Here’s another technology example. A software package called Acid by Sonic Foundry (now owned by Sony), and several others very similar, allows music to be produced using short clips of pre-recorded music called loops. One simply selects a loop and drags it with a mouse to a timeline. The loop may be a single note but usually is a short phrase of music or a percussion pattern. The loops can be repeated and layered on top of each other to build up an entire song. If one chooses loops of differing musical keys that would sound dissonant if put together, the software automatically shifts the pitch of the subsequent loops to match the key of the first loop. Differences in tempo are also automatically adjusted to be compatible. One can end up with a recording of musical presentation that has never been heard before in that combination. And this can be done with absolutely no knowledge of musical theory or skill in playing any kind of instrument. It is all done by moving a mouse and clicking it’s button. It certainly is a handy way to get a music track for a video production. But is this creating music? If one takes a single loop and lays it down over and over again in a monotonous repetition, it is obviously not. But what if one takes dozens or hundreds of widely divergent chunks of sound and combines them many layers deep in ingenious patterns? This will never get you to Carnegie Hall, but I think true creativity can be expressed in such work.
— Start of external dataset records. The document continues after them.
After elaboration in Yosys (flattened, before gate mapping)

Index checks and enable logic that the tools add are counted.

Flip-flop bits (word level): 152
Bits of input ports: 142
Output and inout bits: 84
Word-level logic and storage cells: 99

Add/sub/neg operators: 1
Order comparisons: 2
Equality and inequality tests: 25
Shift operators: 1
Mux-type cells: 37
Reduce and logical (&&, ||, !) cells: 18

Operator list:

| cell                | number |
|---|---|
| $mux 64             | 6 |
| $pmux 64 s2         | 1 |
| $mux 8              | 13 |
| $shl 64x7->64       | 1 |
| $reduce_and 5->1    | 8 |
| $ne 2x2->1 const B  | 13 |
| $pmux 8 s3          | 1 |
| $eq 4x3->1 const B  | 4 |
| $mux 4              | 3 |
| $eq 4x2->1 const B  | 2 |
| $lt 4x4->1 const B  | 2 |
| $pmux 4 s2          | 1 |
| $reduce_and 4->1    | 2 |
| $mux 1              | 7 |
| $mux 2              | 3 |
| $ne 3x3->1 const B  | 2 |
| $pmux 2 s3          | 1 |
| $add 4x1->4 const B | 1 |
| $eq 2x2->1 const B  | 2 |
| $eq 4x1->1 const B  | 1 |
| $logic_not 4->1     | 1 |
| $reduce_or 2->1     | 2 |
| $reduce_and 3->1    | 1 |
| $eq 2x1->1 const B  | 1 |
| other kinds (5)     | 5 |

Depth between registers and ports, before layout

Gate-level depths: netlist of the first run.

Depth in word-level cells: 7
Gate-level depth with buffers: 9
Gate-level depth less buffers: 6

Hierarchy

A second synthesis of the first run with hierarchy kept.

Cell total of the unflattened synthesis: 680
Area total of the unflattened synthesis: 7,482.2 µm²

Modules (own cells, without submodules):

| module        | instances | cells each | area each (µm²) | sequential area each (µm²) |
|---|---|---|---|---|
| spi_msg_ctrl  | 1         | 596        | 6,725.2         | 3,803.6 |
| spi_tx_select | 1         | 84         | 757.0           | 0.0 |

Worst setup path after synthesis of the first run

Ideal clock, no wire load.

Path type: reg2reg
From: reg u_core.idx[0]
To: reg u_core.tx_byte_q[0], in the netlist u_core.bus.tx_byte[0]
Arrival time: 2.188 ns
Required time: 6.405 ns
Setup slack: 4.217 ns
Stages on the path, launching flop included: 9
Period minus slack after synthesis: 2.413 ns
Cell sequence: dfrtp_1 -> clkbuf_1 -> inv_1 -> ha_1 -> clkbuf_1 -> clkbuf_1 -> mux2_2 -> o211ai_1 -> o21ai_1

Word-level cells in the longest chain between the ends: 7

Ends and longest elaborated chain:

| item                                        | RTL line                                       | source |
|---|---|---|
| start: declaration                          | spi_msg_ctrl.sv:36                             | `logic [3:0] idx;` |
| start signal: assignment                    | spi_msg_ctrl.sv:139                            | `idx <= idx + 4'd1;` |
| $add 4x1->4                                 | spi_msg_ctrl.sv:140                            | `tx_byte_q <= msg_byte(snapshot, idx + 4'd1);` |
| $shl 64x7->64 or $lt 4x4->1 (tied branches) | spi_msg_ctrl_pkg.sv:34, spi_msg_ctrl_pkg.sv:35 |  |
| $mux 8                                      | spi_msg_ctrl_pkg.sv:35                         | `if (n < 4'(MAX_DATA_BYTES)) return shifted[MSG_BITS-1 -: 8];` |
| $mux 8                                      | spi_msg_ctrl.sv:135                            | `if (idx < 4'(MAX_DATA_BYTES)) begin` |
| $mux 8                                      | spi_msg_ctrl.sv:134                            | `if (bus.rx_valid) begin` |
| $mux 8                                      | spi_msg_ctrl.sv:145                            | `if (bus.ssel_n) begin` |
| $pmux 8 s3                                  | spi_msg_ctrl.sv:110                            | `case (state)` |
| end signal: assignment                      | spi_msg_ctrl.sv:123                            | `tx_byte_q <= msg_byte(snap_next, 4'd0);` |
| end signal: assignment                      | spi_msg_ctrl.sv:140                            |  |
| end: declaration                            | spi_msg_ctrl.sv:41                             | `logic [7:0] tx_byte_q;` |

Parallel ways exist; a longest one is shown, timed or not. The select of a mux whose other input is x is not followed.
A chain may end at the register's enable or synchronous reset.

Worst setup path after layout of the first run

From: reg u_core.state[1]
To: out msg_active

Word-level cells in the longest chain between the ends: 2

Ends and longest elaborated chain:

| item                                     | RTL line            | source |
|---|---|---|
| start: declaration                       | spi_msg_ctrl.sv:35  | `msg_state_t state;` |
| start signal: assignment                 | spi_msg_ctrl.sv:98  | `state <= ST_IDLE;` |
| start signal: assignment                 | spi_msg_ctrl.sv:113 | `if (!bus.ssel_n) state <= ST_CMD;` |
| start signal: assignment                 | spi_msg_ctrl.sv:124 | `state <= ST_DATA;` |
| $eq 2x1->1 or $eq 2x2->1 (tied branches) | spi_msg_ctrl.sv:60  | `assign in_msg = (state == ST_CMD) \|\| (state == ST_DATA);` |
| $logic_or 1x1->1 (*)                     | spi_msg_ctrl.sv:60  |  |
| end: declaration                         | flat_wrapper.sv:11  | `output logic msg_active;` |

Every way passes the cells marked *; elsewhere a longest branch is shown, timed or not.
A lively debate continues regarding the legitimacy and legal ramifications of combining bits and pieces of existing recordings into new recordings. Is this creativity or consumption? Can consumption be art? What of the artist who uses these tools to plagiarize his own previous work and manipulate it into new versions or completely new works?

Here’s another scenario, not at all uncommon today. One takes someone else’s visual, say a photograph. The photograph is cut up or distorted or effected in such a way that it is no longer recognizable even to its original creator. Does this new entity belong to the person who distorted it? Is this creativity or consumption?

We have been considering creation using computer software. But isn’t the use of any software a form of consumption? The person who writes the program which allows others to be creative with its use may be the most creative of all. The result of his or her work is leveraged into the output of every user of the software. But we don’t think of those guys that way. They are technicians. They are geeks. We don’t consider them artists. We may or may not consider the luthier an artist, but with no instrument to play, there is no music.

New technological means of combining existing elements are most certainly useful and have their place. A template built website is probably better than no website at all. The danger to our culture, however, is when we consider ourselves creative when we do minor finishing or revision to someone else’s work. Then our art becomes dulled by inbreeding at best and repulsive regurgitation at worst.

Creativity and consumption seem to be obvious polar opposites at first glance. But confusion of them is rampant and I fear will only get worse.

2 Comments:

Blogger rod said...

I just thought of Jesse Reeves' songwriter credit on Laura's "Indescribable".

Monday, April 11, 2005 12:39:00 PM  
Blogger wingman said...

A veritable culture of co-option, eh?